Output all records precisely as written.

───── GIVEN DATA ─────

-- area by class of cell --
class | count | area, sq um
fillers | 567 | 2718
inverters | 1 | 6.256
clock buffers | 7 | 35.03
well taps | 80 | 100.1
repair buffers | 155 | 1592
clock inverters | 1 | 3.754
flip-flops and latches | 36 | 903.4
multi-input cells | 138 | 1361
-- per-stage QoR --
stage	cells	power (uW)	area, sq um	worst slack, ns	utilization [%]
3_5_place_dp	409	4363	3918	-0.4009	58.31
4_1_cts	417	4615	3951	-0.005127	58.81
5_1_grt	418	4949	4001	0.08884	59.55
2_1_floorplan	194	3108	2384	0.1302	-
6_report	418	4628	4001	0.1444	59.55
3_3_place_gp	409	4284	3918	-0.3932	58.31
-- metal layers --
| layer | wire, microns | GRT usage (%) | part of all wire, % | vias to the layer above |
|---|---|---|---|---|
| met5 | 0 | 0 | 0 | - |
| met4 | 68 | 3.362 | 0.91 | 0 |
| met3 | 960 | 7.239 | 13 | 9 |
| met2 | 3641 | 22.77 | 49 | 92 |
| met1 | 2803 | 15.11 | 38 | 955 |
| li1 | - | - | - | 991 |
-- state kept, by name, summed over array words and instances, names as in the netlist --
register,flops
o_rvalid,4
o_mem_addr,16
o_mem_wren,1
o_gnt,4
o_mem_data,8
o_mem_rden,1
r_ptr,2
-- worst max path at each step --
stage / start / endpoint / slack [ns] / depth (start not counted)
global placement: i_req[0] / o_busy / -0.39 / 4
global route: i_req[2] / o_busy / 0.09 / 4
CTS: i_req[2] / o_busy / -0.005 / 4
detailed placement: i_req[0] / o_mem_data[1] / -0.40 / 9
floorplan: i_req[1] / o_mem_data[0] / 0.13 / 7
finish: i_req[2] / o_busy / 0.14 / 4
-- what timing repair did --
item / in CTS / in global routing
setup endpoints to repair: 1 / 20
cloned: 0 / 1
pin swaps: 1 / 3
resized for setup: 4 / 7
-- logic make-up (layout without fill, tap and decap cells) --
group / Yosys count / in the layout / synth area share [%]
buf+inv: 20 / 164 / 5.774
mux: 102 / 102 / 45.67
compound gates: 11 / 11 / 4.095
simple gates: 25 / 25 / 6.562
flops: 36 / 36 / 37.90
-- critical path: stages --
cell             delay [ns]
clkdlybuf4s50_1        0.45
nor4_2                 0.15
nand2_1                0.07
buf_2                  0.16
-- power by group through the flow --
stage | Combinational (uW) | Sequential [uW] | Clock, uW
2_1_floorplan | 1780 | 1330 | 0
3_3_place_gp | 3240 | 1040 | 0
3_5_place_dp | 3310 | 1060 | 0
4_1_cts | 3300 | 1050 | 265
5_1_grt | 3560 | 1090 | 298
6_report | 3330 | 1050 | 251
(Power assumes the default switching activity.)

─────

» **RESULT**
-- area by class of cell --
class | count | area, sq um
fillers | 567 | 2718
inverters | 1 | 6.256
clock buffers | 7 | 35.03
well taps | 80 | 100.1
repair buffers | 155 | 1592
clock inverters | 1 | 3.754
flip-flops and latches | 36 | 903.4
multi-input cells | 138 | 1361
-- per-stage QoR --
stage	cells	power (uW)	area, sq um	worst slack, ns	utilization [%]
3_5_place_dp	409	4363	3918	-0.4009	58.31
4_1_cts	417	4615	3951	-0.005127	58.81
5_1_grt	418	4949	4001	0.08884	59.55
2_1_floorplan	194	3108	2384	0.1302	-
6_report	418	4628	4001	0.1444	59.55
3_3_place_gp	409	4284	3918	-0.3932	58.31
-- metal layers --
| layer | wire, microns | GRT usage (%) | part of all wire, % | vias to the layer above |
|---|---|---|---|---|
| met5 | 0 | 0 | 0 | - |
| met4 | 68 | 3.362 | 0.91 | 0 |
| met3 | 960 | 7.239 | 13 | 9 |
| met2 | 3641 | 22.77 | 49 | 92 |
| met1 | 2803 | 15.11 | 38 | 955 |
| li1 | - | - | - | 991 |
-- state kept, by name, summed over array words and instances, names as in the netlist --
register,flops
o_rvalid,4
o_mem_addr,16
o_mem_wren,1
o_gnt,4
o_mem_data,8
o_mem_rden,1
r_ptr,2
-- worst max path at each step --
stage / start / endpoint / slack [ns] / depth (start not counted)
global placement: i_req[0] / o_busy / -0.39 / 4
global route: i_req[2] / o_busy / 0.09 / 4
CTS: i_req[2] / o_busy / -0.005 / 4
detailed placement: i_req[0] / o_mem_data[1] / -0.40 / 9
floorplan: i_req[1] / o_mem_data[0] / 0.13 / 7
finish: i_req[2] / o_busy / 0.14 / 4
-- what timing repair did --
item / in CTS / in global routing
setup endpoints to repair: 1 / 20
cloned: 0 / 1
pin swaps: 1 / 3
resized for setup: 4 / 7
-- logic make-up (layout without fill, tap and decap cells) --
group / Yosys count / in the layout / synth area share [%]
buf+inv: 20 / 164 / 5.774
mux: 102 / 102 / 45.67
compound gates: 11 / 11 / 4.095
simple gates: 25 / 25 / 6.562
flops: 36 / 36 / 37.90
-- critical path: stages --
cell             delay [ns]
clkdlybuf4s50_1        0.45
nor4_2                 0.15
nand2_1                0.07
buf_2                  0.16
-- power by group through the flow --
stage | Combinational (uW) | Sequential [uW] | Clock, uW
2_1_floorplan | 1780 | 1330 | 0
3_3_place_gp | 3240 | 1040 | 0
3_5_place_dp | 3310 | 1060 | 0
4_1_cts | 3300 | 1050 | 265
5_1_grt | 3560 | 1090 | 298
6_report | 3330 | 1050 | 251
(Power assumes the default switching activity.)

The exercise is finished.